(Exercise objective): The entries that follow include a run beginning at the line with "route_pop |-> !beat_empty);" and ending at the line with "output logic beat_pop;"; restate that run word for word and leave the rest out.

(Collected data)
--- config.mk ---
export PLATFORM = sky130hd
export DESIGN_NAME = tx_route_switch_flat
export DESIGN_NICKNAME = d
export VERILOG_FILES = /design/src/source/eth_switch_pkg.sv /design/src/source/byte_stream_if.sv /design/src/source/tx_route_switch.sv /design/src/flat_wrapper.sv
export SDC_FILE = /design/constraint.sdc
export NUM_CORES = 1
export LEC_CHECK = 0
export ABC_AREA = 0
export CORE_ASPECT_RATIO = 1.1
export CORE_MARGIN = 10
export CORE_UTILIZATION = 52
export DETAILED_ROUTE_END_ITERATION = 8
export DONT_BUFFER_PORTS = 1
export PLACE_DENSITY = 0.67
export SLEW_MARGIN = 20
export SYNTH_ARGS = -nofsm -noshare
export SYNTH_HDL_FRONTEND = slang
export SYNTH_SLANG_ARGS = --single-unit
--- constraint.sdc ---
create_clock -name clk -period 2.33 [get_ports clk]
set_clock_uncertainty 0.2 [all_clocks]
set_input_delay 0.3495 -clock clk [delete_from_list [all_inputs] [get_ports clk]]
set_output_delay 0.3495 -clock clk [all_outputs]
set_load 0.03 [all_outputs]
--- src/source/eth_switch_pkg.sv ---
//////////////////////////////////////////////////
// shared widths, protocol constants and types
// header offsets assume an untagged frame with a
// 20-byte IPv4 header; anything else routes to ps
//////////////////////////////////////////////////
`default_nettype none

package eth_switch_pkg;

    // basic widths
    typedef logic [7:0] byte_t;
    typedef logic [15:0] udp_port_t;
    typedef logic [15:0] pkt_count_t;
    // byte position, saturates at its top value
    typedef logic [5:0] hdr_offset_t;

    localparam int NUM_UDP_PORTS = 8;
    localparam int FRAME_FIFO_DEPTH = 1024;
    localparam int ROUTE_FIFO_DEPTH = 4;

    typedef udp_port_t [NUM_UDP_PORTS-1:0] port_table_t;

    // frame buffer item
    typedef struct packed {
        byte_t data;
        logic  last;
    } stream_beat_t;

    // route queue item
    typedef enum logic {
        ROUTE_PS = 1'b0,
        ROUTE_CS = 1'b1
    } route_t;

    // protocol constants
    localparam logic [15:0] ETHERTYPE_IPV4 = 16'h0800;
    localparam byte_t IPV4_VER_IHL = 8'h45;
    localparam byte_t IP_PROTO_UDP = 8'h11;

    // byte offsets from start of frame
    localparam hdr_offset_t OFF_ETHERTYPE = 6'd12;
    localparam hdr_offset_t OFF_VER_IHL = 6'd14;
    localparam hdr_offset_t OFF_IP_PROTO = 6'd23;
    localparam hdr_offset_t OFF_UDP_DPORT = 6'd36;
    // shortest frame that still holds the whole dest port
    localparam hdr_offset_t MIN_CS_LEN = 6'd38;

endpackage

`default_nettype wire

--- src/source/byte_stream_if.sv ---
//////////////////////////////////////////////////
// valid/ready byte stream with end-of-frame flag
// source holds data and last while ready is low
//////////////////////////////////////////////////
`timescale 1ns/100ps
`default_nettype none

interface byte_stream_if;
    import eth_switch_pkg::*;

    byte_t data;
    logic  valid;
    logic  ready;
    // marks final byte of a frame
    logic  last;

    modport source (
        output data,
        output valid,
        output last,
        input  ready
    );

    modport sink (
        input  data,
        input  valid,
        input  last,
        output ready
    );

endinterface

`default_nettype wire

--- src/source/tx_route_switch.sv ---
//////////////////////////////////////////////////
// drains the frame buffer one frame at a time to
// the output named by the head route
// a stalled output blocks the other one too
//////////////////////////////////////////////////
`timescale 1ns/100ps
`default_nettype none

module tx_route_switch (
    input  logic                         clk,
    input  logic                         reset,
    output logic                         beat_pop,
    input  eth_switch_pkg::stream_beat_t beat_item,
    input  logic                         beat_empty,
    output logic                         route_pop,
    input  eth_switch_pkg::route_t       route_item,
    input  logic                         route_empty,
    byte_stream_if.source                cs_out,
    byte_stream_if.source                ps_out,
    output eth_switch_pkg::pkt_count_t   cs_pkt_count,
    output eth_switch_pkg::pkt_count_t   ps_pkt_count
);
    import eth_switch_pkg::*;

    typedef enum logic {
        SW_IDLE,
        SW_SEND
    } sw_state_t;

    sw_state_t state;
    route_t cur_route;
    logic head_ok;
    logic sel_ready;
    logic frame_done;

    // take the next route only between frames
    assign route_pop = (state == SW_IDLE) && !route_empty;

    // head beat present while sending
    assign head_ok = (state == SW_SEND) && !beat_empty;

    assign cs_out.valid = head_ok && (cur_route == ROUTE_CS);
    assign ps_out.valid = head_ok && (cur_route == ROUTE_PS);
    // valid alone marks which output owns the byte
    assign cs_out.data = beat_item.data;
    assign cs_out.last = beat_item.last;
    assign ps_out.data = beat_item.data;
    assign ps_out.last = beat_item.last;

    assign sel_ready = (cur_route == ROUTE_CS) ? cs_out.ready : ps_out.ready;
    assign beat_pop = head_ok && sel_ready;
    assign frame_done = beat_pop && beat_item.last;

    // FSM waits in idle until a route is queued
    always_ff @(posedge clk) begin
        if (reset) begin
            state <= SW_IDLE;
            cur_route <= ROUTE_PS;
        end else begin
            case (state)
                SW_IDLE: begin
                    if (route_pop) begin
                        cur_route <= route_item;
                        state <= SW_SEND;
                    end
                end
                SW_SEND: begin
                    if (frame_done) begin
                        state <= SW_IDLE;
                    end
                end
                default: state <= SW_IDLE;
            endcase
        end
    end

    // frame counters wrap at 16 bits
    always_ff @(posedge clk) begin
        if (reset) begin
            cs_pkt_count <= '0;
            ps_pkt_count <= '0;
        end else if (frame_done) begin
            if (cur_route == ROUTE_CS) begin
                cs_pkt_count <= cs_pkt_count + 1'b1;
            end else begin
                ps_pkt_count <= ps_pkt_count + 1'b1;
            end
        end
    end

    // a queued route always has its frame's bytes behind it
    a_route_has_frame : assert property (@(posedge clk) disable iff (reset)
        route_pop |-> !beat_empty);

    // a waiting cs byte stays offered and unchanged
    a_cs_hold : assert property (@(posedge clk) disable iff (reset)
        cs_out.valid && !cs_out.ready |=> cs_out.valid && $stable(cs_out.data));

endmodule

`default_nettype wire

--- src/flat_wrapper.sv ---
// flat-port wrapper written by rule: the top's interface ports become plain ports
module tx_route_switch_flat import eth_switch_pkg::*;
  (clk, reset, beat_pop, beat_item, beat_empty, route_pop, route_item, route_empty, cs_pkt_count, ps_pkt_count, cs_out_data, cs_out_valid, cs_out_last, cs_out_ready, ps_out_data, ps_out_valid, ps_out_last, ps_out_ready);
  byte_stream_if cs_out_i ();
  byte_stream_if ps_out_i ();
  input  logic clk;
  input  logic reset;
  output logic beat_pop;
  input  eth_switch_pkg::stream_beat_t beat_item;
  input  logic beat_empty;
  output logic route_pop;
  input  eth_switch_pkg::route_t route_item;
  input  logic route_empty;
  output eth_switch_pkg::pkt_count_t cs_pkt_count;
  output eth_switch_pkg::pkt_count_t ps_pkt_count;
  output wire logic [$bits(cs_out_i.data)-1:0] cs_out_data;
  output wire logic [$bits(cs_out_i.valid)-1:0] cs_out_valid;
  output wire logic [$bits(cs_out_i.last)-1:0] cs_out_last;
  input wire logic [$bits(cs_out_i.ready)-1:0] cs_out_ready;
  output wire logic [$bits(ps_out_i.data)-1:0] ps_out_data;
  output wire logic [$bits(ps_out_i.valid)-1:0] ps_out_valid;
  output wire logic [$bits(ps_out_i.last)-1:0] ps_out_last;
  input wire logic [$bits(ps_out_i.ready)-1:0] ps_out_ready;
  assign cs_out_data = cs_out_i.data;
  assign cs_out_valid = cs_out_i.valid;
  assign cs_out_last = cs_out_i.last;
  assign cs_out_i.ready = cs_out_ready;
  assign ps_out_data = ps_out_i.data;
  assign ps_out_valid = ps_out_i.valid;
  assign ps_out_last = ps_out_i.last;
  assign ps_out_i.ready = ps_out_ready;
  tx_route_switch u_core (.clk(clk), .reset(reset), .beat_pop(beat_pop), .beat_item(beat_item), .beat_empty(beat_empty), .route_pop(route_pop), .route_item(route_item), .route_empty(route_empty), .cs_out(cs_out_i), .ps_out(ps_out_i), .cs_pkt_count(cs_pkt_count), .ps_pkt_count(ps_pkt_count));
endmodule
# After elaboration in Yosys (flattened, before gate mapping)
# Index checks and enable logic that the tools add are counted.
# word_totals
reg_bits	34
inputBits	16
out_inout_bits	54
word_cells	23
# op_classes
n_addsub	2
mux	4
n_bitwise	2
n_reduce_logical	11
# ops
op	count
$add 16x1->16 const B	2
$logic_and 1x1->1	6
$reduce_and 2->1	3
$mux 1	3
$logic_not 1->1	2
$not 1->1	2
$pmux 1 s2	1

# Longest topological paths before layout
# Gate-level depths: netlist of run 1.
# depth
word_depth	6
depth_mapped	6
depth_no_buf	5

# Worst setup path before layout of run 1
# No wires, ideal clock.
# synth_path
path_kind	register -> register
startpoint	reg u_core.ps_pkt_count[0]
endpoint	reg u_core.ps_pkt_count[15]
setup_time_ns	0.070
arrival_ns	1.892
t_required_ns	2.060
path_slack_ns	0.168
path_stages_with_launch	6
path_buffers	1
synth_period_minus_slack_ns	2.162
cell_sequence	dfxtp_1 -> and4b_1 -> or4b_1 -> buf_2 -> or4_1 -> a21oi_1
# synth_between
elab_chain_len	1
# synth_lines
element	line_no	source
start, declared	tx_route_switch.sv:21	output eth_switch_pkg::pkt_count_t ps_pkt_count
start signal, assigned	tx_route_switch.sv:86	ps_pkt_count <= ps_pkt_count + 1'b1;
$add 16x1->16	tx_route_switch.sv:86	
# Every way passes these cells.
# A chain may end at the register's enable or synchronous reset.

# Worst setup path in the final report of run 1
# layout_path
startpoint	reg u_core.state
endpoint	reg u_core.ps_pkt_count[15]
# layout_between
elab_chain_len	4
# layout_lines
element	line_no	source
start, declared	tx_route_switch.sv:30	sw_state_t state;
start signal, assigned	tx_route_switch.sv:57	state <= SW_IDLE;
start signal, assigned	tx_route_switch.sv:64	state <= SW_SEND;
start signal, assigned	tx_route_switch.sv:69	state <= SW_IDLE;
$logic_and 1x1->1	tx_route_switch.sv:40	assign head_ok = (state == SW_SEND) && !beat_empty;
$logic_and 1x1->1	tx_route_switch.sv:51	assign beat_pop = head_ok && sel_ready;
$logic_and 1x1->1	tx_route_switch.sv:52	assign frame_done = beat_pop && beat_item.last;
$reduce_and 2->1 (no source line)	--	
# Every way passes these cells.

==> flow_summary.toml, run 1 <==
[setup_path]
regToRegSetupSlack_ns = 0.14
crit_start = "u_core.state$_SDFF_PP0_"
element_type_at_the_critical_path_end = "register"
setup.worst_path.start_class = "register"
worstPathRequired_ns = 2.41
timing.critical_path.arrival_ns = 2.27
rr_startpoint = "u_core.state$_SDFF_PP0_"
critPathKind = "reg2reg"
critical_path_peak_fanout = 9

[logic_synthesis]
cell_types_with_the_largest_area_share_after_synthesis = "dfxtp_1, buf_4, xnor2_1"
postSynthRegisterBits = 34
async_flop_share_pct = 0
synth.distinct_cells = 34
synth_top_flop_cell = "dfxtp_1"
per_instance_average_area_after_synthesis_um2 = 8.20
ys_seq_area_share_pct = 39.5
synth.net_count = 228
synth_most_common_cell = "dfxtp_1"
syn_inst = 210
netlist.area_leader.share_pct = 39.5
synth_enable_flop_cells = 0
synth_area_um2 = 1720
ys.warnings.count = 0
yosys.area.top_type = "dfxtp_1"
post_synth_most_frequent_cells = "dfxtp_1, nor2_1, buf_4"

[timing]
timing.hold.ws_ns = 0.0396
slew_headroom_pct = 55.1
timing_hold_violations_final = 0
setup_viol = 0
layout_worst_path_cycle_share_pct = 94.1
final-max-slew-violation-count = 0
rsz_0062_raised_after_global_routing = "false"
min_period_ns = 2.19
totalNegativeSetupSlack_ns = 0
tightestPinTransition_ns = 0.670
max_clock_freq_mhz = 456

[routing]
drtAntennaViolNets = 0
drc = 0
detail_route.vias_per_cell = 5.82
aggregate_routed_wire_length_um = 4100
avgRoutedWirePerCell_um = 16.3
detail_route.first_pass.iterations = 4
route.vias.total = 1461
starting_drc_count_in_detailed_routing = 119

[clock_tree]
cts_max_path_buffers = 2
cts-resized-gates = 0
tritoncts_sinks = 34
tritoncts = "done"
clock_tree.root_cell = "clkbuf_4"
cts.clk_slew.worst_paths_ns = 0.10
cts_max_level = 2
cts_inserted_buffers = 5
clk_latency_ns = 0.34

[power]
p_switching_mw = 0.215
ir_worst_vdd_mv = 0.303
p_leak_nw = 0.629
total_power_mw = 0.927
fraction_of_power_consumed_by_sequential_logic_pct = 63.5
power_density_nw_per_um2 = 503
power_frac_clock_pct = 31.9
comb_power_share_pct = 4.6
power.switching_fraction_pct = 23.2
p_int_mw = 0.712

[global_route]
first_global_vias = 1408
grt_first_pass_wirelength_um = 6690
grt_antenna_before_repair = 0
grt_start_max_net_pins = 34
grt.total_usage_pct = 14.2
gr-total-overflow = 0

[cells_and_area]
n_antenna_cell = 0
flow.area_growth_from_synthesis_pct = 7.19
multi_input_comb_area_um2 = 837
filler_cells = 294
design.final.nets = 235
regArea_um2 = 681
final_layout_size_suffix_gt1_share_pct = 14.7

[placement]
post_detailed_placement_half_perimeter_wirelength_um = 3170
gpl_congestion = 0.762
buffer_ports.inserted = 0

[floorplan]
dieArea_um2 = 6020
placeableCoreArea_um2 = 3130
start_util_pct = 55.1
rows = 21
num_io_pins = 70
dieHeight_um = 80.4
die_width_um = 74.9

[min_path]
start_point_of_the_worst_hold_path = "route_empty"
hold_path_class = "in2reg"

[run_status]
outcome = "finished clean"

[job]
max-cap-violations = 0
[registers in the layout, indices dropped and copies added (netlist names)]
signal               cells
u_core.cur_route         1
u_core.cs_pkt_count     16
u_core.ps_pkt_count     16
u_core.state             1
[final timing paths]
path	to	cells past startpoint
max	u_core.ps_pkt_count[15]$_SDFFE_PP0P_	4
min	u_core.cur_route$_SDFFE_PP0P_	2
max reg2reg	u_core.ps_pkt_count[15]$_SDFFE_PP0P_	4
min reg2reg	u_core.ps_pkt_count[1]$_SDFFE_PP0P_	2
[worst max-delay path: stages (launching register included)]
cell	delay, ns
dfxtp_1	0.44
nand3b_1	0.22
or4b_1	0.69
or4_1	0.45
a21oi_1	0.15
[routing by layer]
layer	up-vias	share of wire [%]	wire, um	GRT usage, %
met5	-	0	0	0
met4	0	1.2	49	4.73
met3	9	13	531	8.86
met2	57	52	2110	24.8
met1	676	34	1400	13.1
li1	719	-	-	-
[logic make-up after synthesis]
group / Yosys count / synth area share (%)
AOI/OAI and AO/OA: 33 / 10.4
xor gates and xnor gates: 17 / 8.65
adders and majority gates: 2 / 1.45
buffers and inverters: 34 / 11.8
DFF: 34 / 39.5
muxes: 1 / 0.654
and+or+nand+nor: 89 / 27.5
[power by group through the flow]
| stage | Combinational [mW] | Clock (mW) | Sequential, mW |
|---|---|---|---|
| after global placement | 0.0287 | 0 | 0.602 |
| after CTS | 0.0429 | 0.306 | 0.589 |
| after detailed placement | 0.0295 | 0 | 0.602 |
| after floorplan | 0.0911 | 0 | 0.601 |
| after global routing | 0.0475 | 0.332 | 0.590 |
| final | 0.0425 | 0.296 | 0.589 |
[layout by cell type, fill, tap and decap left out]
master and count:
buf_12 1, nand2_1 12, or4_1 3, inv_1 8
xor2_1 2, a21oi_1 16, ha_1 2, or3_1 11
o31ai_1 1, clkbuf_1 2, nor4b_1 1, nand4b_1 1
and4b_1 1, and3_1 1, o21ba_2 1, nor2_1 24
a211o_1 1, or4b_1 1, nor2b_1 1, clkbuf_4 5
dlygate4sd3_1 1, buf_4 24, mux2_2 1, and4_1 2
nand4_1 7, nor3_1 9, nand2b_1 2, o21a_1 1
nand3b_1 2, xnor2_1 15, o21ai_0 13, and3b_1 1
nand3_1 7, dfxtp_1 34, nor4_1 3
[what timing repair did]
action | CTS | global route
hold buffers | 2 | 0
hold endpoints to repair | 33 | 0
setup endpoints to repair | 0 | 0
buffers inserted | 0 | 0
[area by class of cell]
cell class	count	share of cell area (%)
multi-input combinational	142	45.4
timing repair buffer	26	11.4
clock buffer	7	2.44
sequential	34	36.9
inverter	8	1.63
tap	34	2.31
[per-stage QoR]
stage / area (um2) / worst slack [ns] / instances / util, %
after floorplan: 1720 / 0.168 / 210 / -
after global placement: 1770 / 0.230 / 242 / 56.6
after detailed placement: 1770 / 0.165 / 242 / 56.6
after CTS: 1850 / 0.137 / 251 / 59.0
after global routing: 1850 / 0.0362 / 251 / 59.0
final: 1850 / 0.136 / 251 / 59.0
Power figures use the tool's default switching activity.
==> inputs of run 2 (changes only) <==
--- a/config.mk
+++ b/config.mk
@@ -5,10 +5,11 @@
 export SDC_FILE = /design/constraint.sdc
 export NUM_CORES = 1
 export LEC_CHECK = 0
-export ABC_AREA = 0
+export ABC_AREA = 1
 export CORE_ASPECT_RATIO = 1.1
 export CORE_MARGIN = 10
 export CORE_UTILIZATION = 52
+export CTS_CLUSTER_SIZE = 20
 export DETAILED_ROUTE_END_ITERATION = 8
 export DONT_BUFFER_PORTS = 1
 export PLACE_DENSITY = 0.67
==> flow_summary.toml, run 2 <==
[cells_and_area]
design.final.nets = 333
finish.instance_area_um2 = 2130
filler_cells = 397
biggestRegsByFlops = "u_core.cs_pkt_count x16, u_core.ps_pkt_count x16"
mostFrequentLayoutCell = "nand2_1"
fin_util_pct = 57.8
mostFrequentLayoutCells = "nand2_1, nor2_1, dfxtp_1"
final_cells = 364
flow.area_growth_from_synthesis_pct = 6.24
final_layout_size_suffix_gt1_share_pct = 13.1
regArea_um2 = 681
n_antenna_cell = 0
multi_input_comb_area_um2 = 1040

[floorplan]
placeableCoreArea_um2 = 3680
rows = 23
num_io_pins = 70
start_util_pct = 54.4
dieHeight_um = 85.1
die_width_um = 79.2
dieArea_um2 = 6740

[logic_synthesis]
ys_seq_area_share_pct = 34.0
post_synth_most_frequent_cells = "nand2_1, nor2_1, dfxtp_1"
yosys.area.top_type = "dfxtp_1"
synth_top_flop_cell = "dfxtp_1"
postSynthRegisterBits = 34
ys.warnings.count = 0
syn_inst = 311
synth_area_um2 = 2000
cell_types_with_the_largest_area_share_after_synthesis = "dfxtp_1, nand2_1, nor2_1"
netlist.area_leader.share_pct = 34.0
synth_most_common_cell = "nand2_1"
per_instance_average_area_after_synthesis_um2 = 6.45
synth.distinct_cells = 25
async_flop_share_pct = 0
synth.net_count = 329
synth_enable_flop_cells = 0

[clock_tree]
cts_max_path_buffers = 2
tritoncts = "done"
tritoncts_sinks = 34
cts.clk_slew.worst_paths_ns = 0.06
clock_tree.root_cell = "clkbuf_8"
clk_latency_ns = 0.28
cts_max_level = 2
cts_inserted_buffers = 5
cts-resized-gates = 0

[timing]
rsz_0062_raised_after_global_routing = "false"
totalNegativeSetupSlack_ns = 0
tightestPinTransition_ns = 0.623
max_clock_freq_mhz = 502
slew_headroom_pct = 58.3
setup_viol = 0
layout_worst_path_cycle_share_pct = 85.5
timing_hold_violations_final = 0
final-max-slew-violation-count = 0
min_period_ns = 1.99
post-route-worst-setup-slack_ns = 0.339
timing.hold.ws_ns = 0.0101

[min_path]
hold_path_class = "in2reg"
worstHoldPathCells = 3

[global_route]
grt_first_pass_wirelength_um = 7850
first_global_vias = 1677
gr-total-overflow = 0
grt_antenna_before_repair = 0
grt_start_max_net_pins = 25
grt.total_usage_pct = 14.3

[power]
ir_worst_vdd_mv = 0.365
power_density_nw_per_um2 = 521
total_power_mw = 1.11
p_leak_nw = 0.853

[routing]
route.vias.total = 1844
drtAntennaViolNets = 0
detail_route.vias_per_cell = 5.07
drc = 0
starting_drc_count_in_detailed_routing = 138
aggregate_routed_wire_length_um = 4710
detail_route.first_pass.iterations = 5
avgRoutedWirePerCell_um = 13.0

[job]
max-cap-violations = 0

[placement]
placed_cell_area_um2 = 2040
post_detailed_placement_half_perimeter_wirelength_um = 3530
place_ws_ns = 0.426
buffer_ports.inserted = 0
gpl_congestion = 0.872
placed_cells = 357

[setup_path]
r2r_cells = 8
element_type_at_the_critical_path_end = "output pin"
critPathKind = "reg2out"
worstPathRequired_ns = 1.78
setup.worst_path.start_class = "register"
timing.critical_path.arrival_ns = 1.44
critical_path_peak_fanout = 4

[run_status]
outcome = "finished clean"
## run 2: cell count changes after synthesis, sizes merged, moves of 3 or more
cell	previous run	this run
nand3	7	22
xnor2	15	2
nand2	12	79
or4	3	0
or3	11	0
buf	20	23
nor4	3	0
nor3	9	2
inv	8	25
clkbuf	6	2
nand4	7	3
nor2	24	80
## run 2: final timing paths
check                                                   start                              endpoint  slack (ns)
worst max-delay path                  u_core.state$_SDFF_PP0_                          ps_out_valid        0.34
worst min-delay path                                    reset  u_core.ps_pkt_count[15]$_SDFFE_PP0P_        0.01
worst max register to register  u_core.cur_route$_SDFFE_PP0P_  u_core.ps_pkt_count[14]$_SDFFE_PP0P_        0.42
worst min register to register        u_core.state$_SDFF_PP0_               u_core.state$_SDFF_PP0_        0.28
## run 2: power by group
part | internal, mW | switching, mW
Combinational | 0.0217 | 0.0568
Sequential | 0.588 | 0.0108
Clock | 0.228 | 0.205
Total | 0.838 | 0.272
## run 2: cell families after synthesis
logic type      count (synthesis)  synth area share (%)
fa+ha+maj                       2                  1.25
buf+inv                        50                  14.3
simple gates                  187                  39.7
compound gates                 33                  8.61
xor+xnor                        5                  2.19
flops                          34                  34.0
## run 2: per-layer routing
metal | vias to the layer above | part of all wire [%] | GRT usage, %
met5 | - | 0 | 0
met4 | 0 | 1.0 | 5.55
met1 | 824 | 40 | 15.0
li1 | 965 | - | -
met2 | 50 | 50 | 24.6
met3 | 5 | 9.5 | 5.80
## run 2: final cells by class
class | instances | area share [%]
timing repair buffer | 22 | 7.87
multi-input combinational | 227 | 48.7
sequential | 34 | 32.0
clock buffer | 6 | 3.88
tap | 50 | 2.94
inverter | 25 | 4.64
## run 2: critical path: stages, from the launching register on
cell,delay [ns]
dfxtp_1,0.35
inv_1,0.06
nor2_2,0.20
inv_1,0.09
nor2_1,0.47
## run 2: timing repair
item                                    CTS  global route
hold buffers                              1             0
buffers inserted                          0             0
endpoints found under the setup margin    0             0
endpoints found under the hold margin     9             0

(The completed task):
        route_pop |-> !beat_empty);

    // a waiting cs byte stays offered and unchanged
    a_cs_hold : assert property (@(posedge clk) disable iff (reset)
        cs_out.valid && !cs_out.ready |=> cs_out.valid && $stable(cs_out.data));

endmodule

`default_nettype wire

--- src/flat_wrapper.sv ---
// flat-port wrapper written by rule: the top's interface ports become plain ports
module tx_route_switch_flat import eth_switch_pkg::*;
  (clk, reset, beat_pop, beat_item, beat_empty, route_pop, route_item, route_empty, cs_pkt_count, ps_pkt_count, cs_out_data, cs_out_valid, cs_out_last, cs_out_ready, ps_out_data, ps_out_valid, ps_out_last, ps_out_ready);
  byte_stream_if cs_out_i ();
  byte_stream_if ps_out_i ();
  input  logic clk;
  input  logic reset;
  output logic beat_pop;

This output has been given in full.